ГлавнаяИюль.Соблазн • Даже внешне они были противоположны

Даже внешне они были противоположны

Рубрика: Июль.Соблазн

Даже внешне они были противоположны: недаром Пастернак всем казался выше своего среднего роста, а Мандельштам большинству мемуаристов — ниже своего, тоже среднего. Пастернак до старости выглядел много моложе своих лет, только в последний год жизни, по свидетельству Чуковского, превратился в «старичка». Мандельштам и в сорок выглядел стариком, да еще и хор критиков уверял его в том, что он кончился, устарел, остался в тринадцатом… Юношеская свежесть, открытость миру, красота и физическое здоровье Пастернака бросались в глаза — особенно по контрасту с мандельштамовским задыханьем, неловкостью, неряшливостью костюма, вспышками гнева и паники… Параллелизм в их судьбах отмечался многажды и только подчеркивает глубинное несходство: у обоих матери — пианистки, поклонницы Антона Рубинштейна. Оба родились зимой, с разницей в год. Оба с отличием окончили гимназический курс и думали о юридическом факультете. Оба женились в 1923 году. В начале тридцатых оба уехали из Москвы в долгие южные путешествия, но Мандельштам с женой — в нищую каменную Армению, а Пастернак с женой (тогда еще чужой) — в щедрую плодородную Грузию. В середине тридцатых оба испытали припадок внезапной и как будто необъяснимой нервной болезни со сходными симптомами: депрессия, беспричинный страх, неспособность оставаться в одиночестве, бессонница, творческий спад… Мандельштам перенес свою болезнь в воронежской ссылке, куда он попал по доносу московских коллег; Пастернак — на парижском конгрессе писателей, куда его отправили по настоянию коллег европейских.
Ключ к диаметральному различию их творческих методов, установок и биографий дан в одной важной фразе Пастернака; вообще с Мандельштамом он всегда говорил всерьез — оттого такой интерес представляет их переписка и немногочисленные частные встречи. 10 ноября 1932 года, после вечера Осипа Мандельштама в «Литературной газете», Пастернак сказал ему золотые слова:

«Как я вам завидую! Вы как Хлебников… Вам нужна свобода, а мне нужна несвобода».

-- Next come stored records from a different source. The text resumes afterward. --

[src/rtl/sc_pkg.sv]
// rtl/sc_pkg.sv - shared types, LFSR tap table and seed helper for sng_multi
package sc_pkg;

    typedef enum logic {
        ST_IDLE = 1'b0,
        ST_RUN  = 1'b1
    } sng_state_e;

    // Maximal-length Fibonacci tap masks; bit i set means stage i+1 feeds back.
    function automatic logic [15:0] lfsr_taps(input int width);
        case (width)
            4:       return 16'h000C;
            5:       return 16'h0014;
            6:       return 16'h0030;
            7:       return 16'h0060;
            8:       return 16'h00B8;
            9:       return 16'h0110;
            10:      return 16'h0240;
            11:      return 16'h0500;
            12:      return 16'h0829;
            13:      return 16'h100D;
            14:      return 16'h2015;
            15:      return 16'h6000;
            16:      return 16'hD008;
            default: return 16'h0000;
        endcase
    endfunction

    // Per-channel seed; zero would lock the LFSR, so it is bumped to 1.
    function automatic logic [15:0] seed_for(input int width, input int seed,
                                             input int stride, input int ch);
        int s;
        s = (seed + ch * stride) % (1 << width);
        if (s == 0) begin
            s = 1;
        end
        return s[15:0];
    endfunction

endpackage

[src/rtl/sng_multi_if.sv]
// rtl/sng_multi_if.sv - load handshake and bitstream bundle for sng_multi
interface sng_multi_if #(
    parameter int PRECISION = 8,
    parameter int NUM_CH    = 4
);
    logic                        in_valid;
    logic                        in_ready;
    logic [NUM_CH*PRECISION-1:0] in_data;
    logic                        stop;
    logic                        out_valid;
    logic [NUM_CH-1:0]           out_bits;
    logic                        done;

    modport master (
        output in_valid, in_data, stop,
        input  in_ready, out_valid, out_bits, done
    );

    modport slave (
        input  in_valid, in_data, stop,
        output in_ready, out_valid, out_bits, done
    );
endinterface

[src/rtl/lfsr.sv]
// rtl/lfsr.sv - Fibonacci maximal-length LFSR with synchronous seed reload
import sc_pkg::*;

module lfsr #(
    parameter int               WIDTH = 8,
    parameter logic [WIDTH-1:0] SEED  = WIDTH'(1)
) (
    input  logic             clk,
    input  logic             rst,
    input  logic             load,
    input  logic             en,
    output logic [WIDTH-1:0] state
);
    localparam logic [15:0]      TAPS_FULL = lfsr_taps(WIDTH);
    localparam logic [WIDTH-1:0] TAPS      = TAPS_FULL[WIDTH-1:0];

    logic [WIDTH-1:0] state_q;
    logic [WIDTH-1:0] state_d;

    // Reload wins over stepping so a fresh stream always starts at the seed.
    always_comb begin
        state_d = state_q;
        if (load) begin
            state_d = SEED;
        end else if (en) begin
            state_d = {state_q[WIDTH-2:0], ^(state_q & TAPS)};
        end
    end

    // State register, seeded on reset.
    always_ff @(posedge clk or negedge rst) begin
        if (!rst) begin
            state_q <= SEED;
        end else begin
            state_q <= state_d;
        end
    end

    assign state = state_q;

endmodule

[src/rtl/sng_multi.sv]
// rtl/sng_multi.sv - multi-channel stochastic number generator
import sc_pkg::*;

module sng_multi #(
    parameter int PRECISION   = 8,
    parameter int NUM_CH      = 4,
    parameter int STREAM_LEN  = 2**PRECISION - 1,
    parameter int SHARED_RNG  = 0,
    parameter int SEED        = 1,
    parameter int SEED_STRIDE = 37
) (
    input logic        clk,
    input logic        rst,
    sng_multi_if.slave bus
);
    localparam int                   NUM_RNG  = (SHARED_RNG != 0) ? 1 : NUM_CH;
    localparam logic [PRECISION-1:0] LAST_IDX = PRECISION'(STREAM_LEN - 1);

    sng_state_e                  state_q, state_d;
    logic [PRECISION-1:0]        cnt_q, cnt_d;
    logic [NUM_CH*PRECISION-1:0] val_q, val_d;
    logic                        out_valid_q, out_valid_d;
    logic [NUM_CH-1:0]           out_bits_q, out_bits_d;
    logic                        done_q, done_d;

    logic                        load_w;
    logic                        advance_w;
    logic [PRECISION-1:0]        rng [NUM_RNG];
    logic [NUM_CH-1:0]           cmp_bits;

    assign bus.in_ready = (state_q == ST_IDLE);
    assign load_w       = bus.in_valid && (state_q == ST_IDLE);
    assign advance_w    = (state_q == ST_RUN) && !bus.stop;

    for (genvar g = 0; g < NUM_RNG; g++) begin : g_rng
        lfsr #(
            .WIDTH (PRECISION),
            .SEED  (PRECISION'(seed_for(PRECISION, SEED, SEED_STRIDE, g)))
        ) u_lfsr (
            .clk   (clk),
            .rst   (rst),
            .load  (load_w),
            .en    (advance_w),
            .state (rng[g])
        );
    end

    // A bit is one when the random draw does not exceed the channel value.
    for (genvar k = 0; k < NUM_CH; k++) begin : g_cmp
        if (SHARED_RNG != 0) begin : g_shared
            assign cmp_bits[k] = (rng[0] <= val_q[k*PRECISION +: PRECISION]);
        end else begin : g_indep
            assign cmp_bits[k] = (rng[k] <= val_q[k*PRECISION +: PRECISION]);
        end
    end

    // Next-state: load in IDLE, emit or abort in RUN; stop beats end-of-stream.
    always_comb begin
        state_d     = state_q;
        cnt_d       = cnt_q;
        val_d       = val_q;
        out_valid_d = 1'b0;
        out_bits_d  = '0;
        done_d      = 1'b0;
        case (state_q)
            ST_IDLE: begin
                if (bus.in_valid) begin
                    val_d   = bus.in_data;
                    cnt_d   = '0;
                    state_d = ST_RUN;
                end
            end
            ST_RUN: begin
                if (bus.stop) begin
                    cnt_d   = '0;
                    state_d = ST_IDLE;
                end else begin
                    out_bits_d  = cmp_bits;
                    out_valid_d = 1'b1;
                    cnt_d       = cnt_q + PRECISION'(1);
                    if (cnt_q == LAST_IDX) begin
                        done_d  = 1'b1;
                        cnt_d   = '0;
                        state_d = ST_IDLE;
                    end
                end
            end
            default: begin
                state_d = ST_IDLE;
            end
        endcase
    end

    // Control and output registers; reset aborts any stream without a done.
    always_ff @(posedge clk or negedge rst) begin
        if (!rst) begin
            state_q     <= ST_IDLE;
            cnt_q       <= '0;
            val_q       <= '0;
            out_valid_q <= 1'b0;
            out_bits_q  <= '0;
            done_q      <= 1'b0;
        end else begin
            state_q     <= state_d;
            cnt_q       <= cnt_d;
            val_q       <= val_d;
            out_valid_q <= out_valid_d;
            out_bits_q  <= out_bits_d;
            done_q      <= done_d;
        end
    end

    assign bus.out_valid = out_valid_q;
    assign bus.out_bits  = out_bits_q;
    assign bus.done      = done_q;

endmodule

[src/flat_wrapper.sv]
// flat-port wrapper written by rule: the top's interface ports become plain ports
module sng_multi_flat 
#(
    parameter int PRECISION   = 8,
    parameter int NUM_CH      = 4,
    parameter int STREAM_LEN  = 2**PRECISION - 1,
    parameter int SHARED_RNG  = 0,
    parameter int SEED        = 1,
    parameter int SEED_STRIDE = 37
)
  (clk, rst, bus_in_valid, bus_in_data, bus_stop, bus_in_ready, bus_out_valid, bus_out_bits, bus_done);
  sng_multi_if #(.PRECISION(PRECISION), .NUM_CH(NUM_CH)) bus_i ();
  input logic clk;
  input logic rst;
  input wire logic [$bits(bus_i.in_valid)-1:0] bus_in_valid;
  input wire logic [$bits(bus_i.in_data)-1:0] bus_in_data;
  input wire logic [$bits(bus_i.stop)-1:0] bus_stop;
  output wire logic [$bits(bus_i.in_ready)-1:0] bus_in_ready;
  output wire logic [$bits(bus_i.out_valid)-1:0] bus_out_valid;
  output wire logic [$bits(bus_i.out_bits)-1:0] bus_out_bits;
  output wire logic [$bits(bus_i.done)-1:0] bus_done;
  assign bus_i.in_valid = bus_in_valid;
  assign bus_i.in_data = bus_in_data;
  assign bus_i.stop = bus_stop;
  assign bus_in_ready = bus_i.in_ready;
  assign bus_out_valid = bus_i.out_valid;
  assign bus_out_bits = bus_i.out_bits;
  assign bus_done = bus_i.done;
  sng_multi #(.PRECISION(PRECISION), .NUM_CH(NUM_CH), .STREAM_LEN(STREAM_LEN), .SHARED_RNG(SHARED_RNG), .SEED(SEED), .SEED_STRIDE(SEED_STRIDE)) u_core (.clk(clk), .rst(rst), .bus(bus_i));
endmodule
[config.mk]
export PLATFORM = sky130hd
export DESIGN_NAME = sng_multi_flat
export DESIGN_NICKNAME = d
export VERILOG_FILES = /design/src/rtl/sc_pkg.sv /design/src/rtl/sng_multi_if.sv /design/src/rtl/lfsr.sv /design/src/rtl/sng_multi.sv /design/src/flat_wrapper.sv
export SDC_FILE = /design/constraint.sdc
export NUM_CORES = 1
export LEC_CHECK = 0
export BUFFER_PORTS_ARGS = -buffer_cell sky130_fd_sc_hd__buf_4
export CORE_MARGIN = 10
export CORE_UTILIZATION = 30
export CTS_BUF_LIST = sky130_fd_sc_hd__clkbuf_8
export CTS_CLUSTER_SIZE = 14
export DETAILED_ROUTE_END_ITERATION = 16
export HOLD_SLACK_MARGIN = 0.02
export RECOVER_POWER = 100
export SLEW_MARGIN = 20
export SYNTH_ARGS = -nofsm -noshare
export SYNTH_HDL_FRONTEND = slang
export SYNTH_SLANG_ARGS = --single-unit
[constraint.sdc]
create_clock -name clk -period 1.9 [get_ports clk]
set_input_delay 0.095 -clock clk [delete_from_list [all_inputs] [get_ports clk]]
set_output_delay 0.095 -clock clk [all_outputs]
set_load 0.01 [all_outputs]
## Word level (Yosys, flattened, before mapping)

Index checks and enable logic that the tools add are counted.
Widths: inputs -> output; s select.

- Bits of input ports: 36
- Register bits after elaboration: 79
- Logic and storage cells: 50
- Output and inout bits: 7

- Multiplexer cells: 23
- Order comparisons: 4
- Reductions and logical operators: 9
- Equal/unequal tests: 2
- Add/sub/neg operators: 1
- Bitwise gates (word level): 1

Operator list:

| operator | count |
|---|---|
| $mux 8 | 11 |
| $le 8x8->1 | 4 |
| $reduce_xor 8->1 | 4 |
| $pmux 8 s2 | 1 |
| $add 8x1->8 const B | 1 |
| $eq 8x8->1 const B | 1 |
| $mux 1 | 8 |
| $mux 4 | 2 |
| $logic_and 1x1->1 | 2 |
| $ne 2x2->1 const B | 1 |
| $pmux 1 s2 | 1 |
| $reduce_and 2->1 | 1 |
| $reduce_bool 2->1 | 1 |
| $logic_not 1->1 | 1 |
| $not 1->1 | 1 |

## Depth between registers and ports, before layout

- Depth after elaboration: 4
- Gate-level depth with buffers: 6
- Depth with buffers taken out: 6

## By module

From an unflattened synthesis, not the netlist that was laid out.

- Cell total of the unflattened synthesis: 397
- Area, all modules: 4,013.8 um^2

By module, submodules not included:

| module | cells each | times used | seq. area each (um^2) | area each (um^2) |
|---|---|---|---|---|
| sng_multi | 280 | 1 | 1,176.1 | 2,603.7 |
| lfsr at u_core.g_rng[3].u_lfsr | 29 | 1 | 203.9 | 357.8 |
| lfsr at u_core.g_rng[1].u_lfsr | 29 | 1 | 203.9 | 356.6 |
| lfsr at u_core.g_rng[0].u_lfsr | 30 | 1 | 201.4 | 347.8 |
| lfsr at u_core.g_rng[2].u_lfsr | 29 | 1 | 205.2 | 347.8 |

## Least setup slack after synthesis

Ideal clock, no wire load.

- Path kind: flip-flop to flip-flop
- From: reg u_core.g_rng[2].u_lfsr.state_q[0]
- To: reg u_core.out_bits_q[2] (netlist: u_core.bus.out_bits[2])
- Stages on the path, launching flop included: 6
- Path buffers: 0
- Required time: 1.774 ns
- Arrival: 1.262 ns
- Setup time: 0.126 ns
- Setup slack: 0.512 ns
- Clock period less this slack: 1.388 ns
- Cell sequence: dfstp_2 > inv_1 > ha_1 > nand4_1 > nor2_1 > o311a_1

- Cells in the longest elaborated chain, start to end: 3

RTL lines:

| item | RTL line | source |
|---|---|---|
| from (decl) | lfsr.sv:17 | `logic [WIDTH-1:0] state_q;` |
| from (signal assigned) | lfsr.sv:35 | `state_q <= state_d;` |
| $le 8x8->1 | sng_multi.sv:53 | `assign cmp_bits[k] = (rng[k] <= val_q[k*PRECISION +: PRECISION]);` |
| $mux 4 | sng_multi.sv:74 | `if (bus.stop) begin` |
| $mux 4 | sng_multi.sv:65 | `case (state_q)` |
| net u_core.out_bits_d[2] | sng_multi.sv:23 | `logic [NUM_CH-1:0] out_bits_q, out_bits_d;` |
| to (signal assigned) | sng_multi.sv:108 | `out_bits_q <= out_bits_d;` |
| to (decl) | sng_multi.sv:23 |  |

The timed path passes the listed nets, and every way through them passes these cells.
A chain may end at the register's enable or synchronous reset.

## Worst setup path after layout

- From: reg u_core.state_q
- To: reg u_core.g_rng[1].u_lfsr.state_q[0]

- Cells in the longest elaborated chain, start to end: 3
- Elaborated cells between the ends (all ways): 5

RTL lines:

| item | RTL line | source |
|---|---|---|
| from (decl) | sng_multi.sv:19 | `sng_state_e state_q, state_d;` |
| from (signal assigned) | sng_multi.sv:104 | `state_q <= state_d;` |
| $not 1->1 (no source line) | -- |  |
| $logic_and 1x1->1 | sng_multi.sv:32 | `assign load_w = bus.in_valid && (state_q == ST_IDLE);` |
| $mux 8 or $reduce_bool 2->1 (tied branches) | -- |  |
| to (signal assigned) | lfsr.sv:35 |  |
| to (decl) | lfsr.sv:17 |  |

Several ways; a longest one is shown, not always the timed one.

Пастернак — в 1932 году явно, хоть и не без внутреннего протеста носивший звание первого поэта страны,— и Мандельштам, к 1932 году ставший полунищим маргиналом,— по статусу и популярности в это время настолько несопоставимы, что признание Пастернака «Я вам завидую» выглядит чуть ли не издевательским. И тем не менее — да, завидовал; всегда тяготился своей «нормальностью», внятностью — и подспудно тянулся к тем, кто умеет писать непонятно, темно и торжественно, мало завися от читателя.
Что касается Хлебникова, это никак не комплимент. Отношение Пастернака к предтече русского футуризма было неоднозначным, и тут уж он, при всем самоумалении, настаивал на собственной линии в искусстве. В «Людях и положениях» он признает, что Хлебникова «недооценивал», в «Охранной грамоте» высказывается осторожно и уклончиво:

«Был, правда, Хлебников с его тонкой подлинностью. Но часть его заслуг и доныне для меня недоступна, потому что поэзия моего пониманья все же протекает в истории и в сотрудничестве с действительной жизнью».

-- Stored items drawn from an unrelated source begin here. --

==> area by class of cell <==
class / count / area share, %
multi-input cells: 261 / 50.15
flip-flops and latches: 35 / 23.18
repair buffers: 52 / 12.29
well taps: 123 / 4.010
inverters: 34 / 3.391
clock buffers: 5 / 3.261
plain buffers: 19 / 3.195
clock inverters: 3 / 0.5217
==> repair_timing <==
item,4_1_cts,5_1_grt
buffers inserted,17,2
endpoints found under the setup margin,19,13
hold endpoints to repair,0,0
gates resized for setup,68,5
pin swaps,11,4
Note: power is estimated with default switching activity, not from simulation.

Сопоставление Мандельштама с Хлебниковым имеет тот резон, что оба, по мысли Пастернака, свободны — от чувства вины, от избыточных обязательств, которые сам он на себя берет постоянно,— но это также свобода и от «действительной жизни». Вот почему оба они ему «далеки».
Проговорка «мне нужна несвобода» вообще принципиальна для понимания пастернаковской позиции. Еще откровеннее он высказался на эту тему в разговоре с Ольгой Ивинской, который дословно записала присутствовавшая при сем Лидия Чуковская:

«Я — человек отвратительный. Мне на пользу только дурное, а хорошее во вред. Право, я словно рак, который хорошеет в кипятке».

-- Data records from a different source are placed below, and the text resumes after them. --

`src/rtl/sha1_pkg.sv`:
```
// Shared constants, FSM encoding and byte-padding helper for the SHA-1 message padder.
package sha1_pkg;

  localparam int             SHA1_BLK_WORDS = 16;
  localparam int             SHA1_LEN_IDX   = 14;
  localparam logic [7:0]     SHA1_PAD_BYTE  = 8'h80;
  localparam logic [159:0]   SHA1_IV        = 160'h67452301_EFCDAB89_98BADCFE_10325476_C3D2E1F0;

  typedef enum logic [2:0] {
    IDLE   = 3'd0,
    FILL   = 3'd1,
    PAD    = 3'd2,
    LEN_HI = 3'd3,
    LEN_LO = 3'd4,
    SEND   = 3'd5,
    WAIT   = 3'd6
  } pad_state_t;

  // Keep the first `keep` bytes, place the pad marker right after them, zero the rest.
  function automatic logic [31:0] pad_last_word(input logic [31:0] d, input logic [1:0] keep);
    case (keep)
      2'd0:    return {SHA1_PAD_BYTE, 24'h0};
      2'd1:    return {d[31:24], SHA1_PAD_BYTE, 16'h0};
      2'd2:    return {d[31:16], SHA1_PAD_BYTE, 8'h0};
      default: return {d[31:8], SHA1_PAD_BYTE};
    endcase
  endfunction

endpackage

```
`src/rtl/sha1_blk_buf.sv`:
```
// 16x32 block staging buffer: one write port, one combinational read port.
module sha1_blk_buf
  import sha1_pkg::*;
(
  input  logic        clk,
  input  logic        we,
  input  logic [3:0]  wptr,
  input  logic [31:0] wdata,
  input  logic [3:0]  rptr,
  output logic [31:0] rdata
);

  logic [SHA1_BLK_WORDS-1:0][31:0] mem;

  always_ff @(posedge clk) begin
    if (we) mem[wptr] <= wdata;
  end

  assign rdata = mem[rptr];

endmodule

```
`src/rtl/sha1_msg_padder.sv`:
```
// SHA-1 message padder: packs message words into 16-word blocks, appends 0x80/zero/length,
// bursts blocks to the core and returns the digest. Optional raw (unpadded) mode: SHA1_PAD_RAW_EN.
module sha1_msg_padder
  import sha1_pkg::*;
#(
  parameter int LEN_W = 64
) (
  input  logic         clk,
  input  logic         rstn,
`ifdef SHA1_PAD_RAW_EN
  input  logic         raw_mode,
`endif
  input  logic         msg_vld,
  output logic         msg_rdy,
  input  logic [31:0]  msg_data,
  input  logic         msg_last,
  input  logic [2:0]   msg_keep,
  output logic         core_din_vld,
  output logic [31:0]  core_din,
  output logic         core_use_prec_cv,
  input  logic         core_busy,
  input  logic [159:0] core_dout,
  input  logic         core_dout_vld,
  output logic [159:0] digest,
  output logic         digest_vld
);

  pad_state_t       state, state_nxt;
  logic [4:0]       wptr, wptr_nxt, wnext;
  logic [3:0]       rptr, rptr_nxt;
  logic [LEN_W-1:0] bitcnt, bitcnt_nxt;
  logic             pad80, pad80_nxt;   // 0x80000000 word still owed
  logic             lenp, lenp_nxt;     // length did not fit, goes in the next block
  logic             fin, fin_nxt;       // block in flight is the message's last
  logic             prec, prec_nxt;
  logic             run;
  logic             we, dig_ld, acc, raw_c;
  logic [31:0]      wdata, rdata;
  logic [2:0]       keep_c;
  logic [63:0]      len64;

`ifdef SHA1_PAD_RAW_EN
  logic raw;
  always_ff @(posedge clk or negedge rstn) begin
    if (!rstn)                       raw <= 1'b0;
    else if (acc && state == IDLE)   raw <= raw_mode;
  end
  assign raw_c = (state == IDLE) ? raw_mode : raw;
`else
  assign raw_c = 1'b0;
`endif

  sha1_blk_buf u_buf (
    .clk   (clk),
    .we    (we),
    .wptr  (wptr[3:0]),
    .wdata (wdata),
    .rptr  (rptr),
    .rdata (rdata)
  );

  always_comb begin
    len64 = '0;
    len64[LEN_W-1:0] = bitcnt;
  end

  assign msg_rdy          = run & ((state == IDLE) | ((state == FILL) & ~wptr[4]));
  assign acc              = msg_vld & msg_rdy;
  assign core_din_vld     = (state == SEND);
  assign core_din         = core_din_vld ? rdata : '0;
  assign core_use_prec_cv = prec;

  // A full block waits in FILL (wptr==16, msg_rdy low) until the core is free.
  function automatic pad_state_t after_write(input logic [4:0] wn, input logic lp,
                                             input logic p80, input logic rw, input logic busy);
    if (wn[4]) return busy ? FILL : SEND;
    if (wn == 5'(SHA1_LEN_IDX) && !lp && !p80 && !rw) return LEN_HI;
    return PAD;
  endfunction

  always_comb begin
    state_nxt  = state;
    wptr_nxt   = wptr;
    rptr_nxt   = rptr;
    bitcnt_nxt = bitcnt;
    pad80_nxt  = pad80;
    lenp_nxt   = lenp;
    fin_nxt    = fin;
    prec_nxt   = prec;
    we         = 1'b0;
    wdata      = '0;
    dig_ld     = 1'b0;
    wnext      = wptr + 5'd1;
    keep_c     = (msg_keep > 3'd4) ? 3'd4 : msg_keep;
    case (state)
      IDLE, FILL: begin
        if (acc) begin
          we       = 1'b1;
          wptr_nxt = wnext;
          if (!msg_last) begin
            wdata      = msg_data;
            bitcnt_nxt = bitcnt + LEN_W'(32);
            state_nxt  = wnext[4] ? (core_busy ? FILL : SEND) : FILL;
          end else if (raw_c) begin
            wdata     = msg_data;
            fin_nxt   = 1'b1;
            state_nxt = after_write(wnext, 1'b0, 1'b0, 1'b1, core_busy);
          end else begin
            bitcnt_nxt = bitcnt + LEN_W'({keep_c, 3'b000});
            if (keep_c == 3'd4) begin
              wdata     = msg_data;
              pad80_nxt = 1'b1;
              lenp_nxt  = wnext[4];
            end else begin
              wdata    = pad_last_word(msg_data, keep_c[1:0]);
              lenp_nxt = (wptr >= 5'd14);
            end
            state_nxt = after_write(wnext, lenp_nxt, pad80_nxt, 1'b0, core_busy);
          end
        end else if (state == FILL && wptr[4] && !core_busy) begin
          state_nxt = SEND;
        end
      end
      PAD: begin
        we        = 1'b1;
        wptr_nxt  = wnext;
        pad80_nxt = 1'b0;
        wdata     = pad80 ? {SHA1_PAD_BYTE, 24'h0} : '0;
        if (pad80 && wptr >= 5'd14) lenp_nxt = 1'b1;
        state_nxt = after_write(wnext, lenp_nxt, 1'b0, raw_c, core_busy);
      end
      LEN_HI: begin
        we        = 1'b1;
        wdata     = len64[63:32];
        wptr_nxt  = wnext;
        state_nxt = LEN_LO;
      end
      LEN_LO: begin
        we        = 1'b1;
        wdata     = len64[31:0];
        wptr_nxt  = wnext;
        fin_nxt   = 1'b1;
        state_nxt = core_busy ? FILL : SEND;
      end
      SEND: begin
        rptr_nxt = rptr + 4'd1;
        if (rptr == 4'd15) state_nxt = WAIT;
      end
      WAIT: begin
        if (core_dout_vld) begin
          wptr_nxt = '0;
          if (fin) begin
            dig_ld     = 1'b1;
            state_nxt  = IDLE;
            bitcnt_nxt = '0;
            fin_nxt    = 1'b0;
            prec_nxt   = 1'b0;
          end else begin
            prec_nxt = 1'b1;
            if (lenp) begin
              lenp_nxt  = 1'b0;
              state_nxt = PAD;
            end else begin
              state_nxt = FILL;
            end
          end
        end
      end
      default: state_nxt = IDLE;
    endcase
  end

  always_ff @(posedge clk or negedge rstn) begin
    if (!rstn) begin
      state      <= IDLE;
      wptr       <= '0;
      rptr       <= '0;
      bitcnt     <= '0;
      pad80      <= 1'b0;
      lenp       <= 1'b0;
      fin        <= 1'b0;
      prec       <= 1'b0;
      run        <= 1'b0;
      digest     <= '0;
      digest_vld <= 1'b0;
    end else begin
      state      <= state_nxt;
      wptr       <= wptr_nxt;
      rptr       <= rptr_nxt;
      bitcnt     <= bitcnt_nxt;
      pad80      <= pad80_nxt;
      lenp       <= lenp_nxt;
      fin        <= fin_nxt;
      prec       <= prec_nxt;
      run        <= 1'b1;
      digest_vld <= dig_ld;
      if (dig_ld) digest <= core_dout;
    end
  end

endmodule

```
`config.mk`:
```
export PLATFORM = sky130hd
export DESIGN_NAME = sha1_msg_padder
export DESIGN_NICKNAME = d
export VERILOG_FILES = /design/src/rtl/sha1_pkg.sv /design/src/rtl/sha1_blk_buf.sv /design/src/rtl/sha1_msg_padder.sv
export SDC_FILE = /design/constraint.sdc
export NUM_CORES = 1
export LEC_CHECK = 0
export ABC_AREA = 0
export BUFFER_PORTS_ARGS = -buffer_cell sky130_fd_sc_hd__buf_2
export CORE_UTILIZATION = 58
export CTS_CLUSTER_SIZE = 30
export DETAILED_ROUTE_END_ITERATION = 10
export GPL_TIMING_DRIVEN = 1
export PLACE_DENSITY = 0.84
export SETUP_SLACK_MARGIN = 0.1
export SYNTH_ARGS = -nofsm -noshare
export SYNTH_HDL_FRONTEND = slang
export SYNTH_SLANG_ARGS = --single-unit
```
`constraint.sdc`:
```
create_clock -name clk -period 4.5 [get_ports clk]
set_input_delay 0.225 -clock clk [delete_from_list [all_inputs] [get_ports clk]]
set_output_delay 0.225 -clock clk [all_outputs]
set_load 0.01 [all_outputs]
```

«Рак в кипятке» — хорошее было бы название для книги о Пастернаке.

4

Надежда Мандельштам вспоминает, что уже в 1923 году Пастернак говорит ее мужу: прежний читатель кончился, прежней культуры нет… Ситуация несовпадения со временем, более того — ситуация «неправоты» для Пастернака оптимальна, для Мандельштама же — чудовищна. Вот наиболее характерный пример — письмо Пастернака Тихонову от 14 июня 1929 года:

«Мандельштам превратится для меня в совершенную загадку, если не почерпнет ничего высокого из того, что с ним стряслось в последнее время. В какую непоучительную, неудобоваримую, граммофонно-газетную пустяковину превращает он это дареное, в руки валящееся испытанье, которое могло бы явиться источником обновленной силы (…), если бы только он решился признать свою вину, а не предпочитал горькой прелести этого сознанья совершенных пустяков, вроде общественных протестов, «травли писателей» и т.д. и т.п.
Тут на днях собиралась конфликтная комиссия. Его на ней не было, и я, защитник, первый признал его виновным, весело и по-товарищески, и тем же тоном напомнил, как трудно, временами, становится читать газеты (кампания по «разоблачению» «бывших людей» и пр.) и вообще, насколько было в моих силах, постарался дать движущий толчок общественнической лавине, за прокатом которой очистился воздух, обвиняемому подобающий и заслуженно присущий. И теперь вся штука в том, воспользуется ли Осип Эмильевич этой чистотой и захочет ли он ее понять».

Каково — «первый признал его виновным, весело и по-товарищески»? То есть весело и по-товарищески поучаствовал в травле? Но Пастернак поступил в полном соответствии с категорическим императивом — то есть сделал то, чего он хотел бы применительно к себе. Когда товарищи начали его осуждать — некоторые делали это действительно по-товарищески, то есть стараясь смягчить неизбежный разнос,— он чувствовал не злость, а облегчение, относясь к происходящему как к норме. Более того — он сочувствовал разносящим, и мы в свое время еще процитируем письмо к Фадееву от 20 июля 1949 года, где он находит совершенно верным все, что Фадеев о нем сказал,— а сказал о нем Фадеев, что он принадлежит прошлому, что Пастернак — сугубый индивидуалист, массам непонятный и народом нелюбимый; что пора его взять в разработку — и пр. и пр. Даже если учесть, что все это он был обязан говорить как чиновник, а сам в это время выступал ангелом-хранителем Пастернака, давая ему переводы и, возможно, защищая от репрессий,— никакого особенного благородства и тем более повода для сочувствия в этих инвективах нет; а Пастернак кивал и соглашался, заметив лишь, что тогда в отсталости придется обвинить всю русскую интеллигенцию.
Немудрено, что Мандельштам расценил пастернаковскоеповедение как грубейшее оскорбление. Напомним вкратце, о чем речь.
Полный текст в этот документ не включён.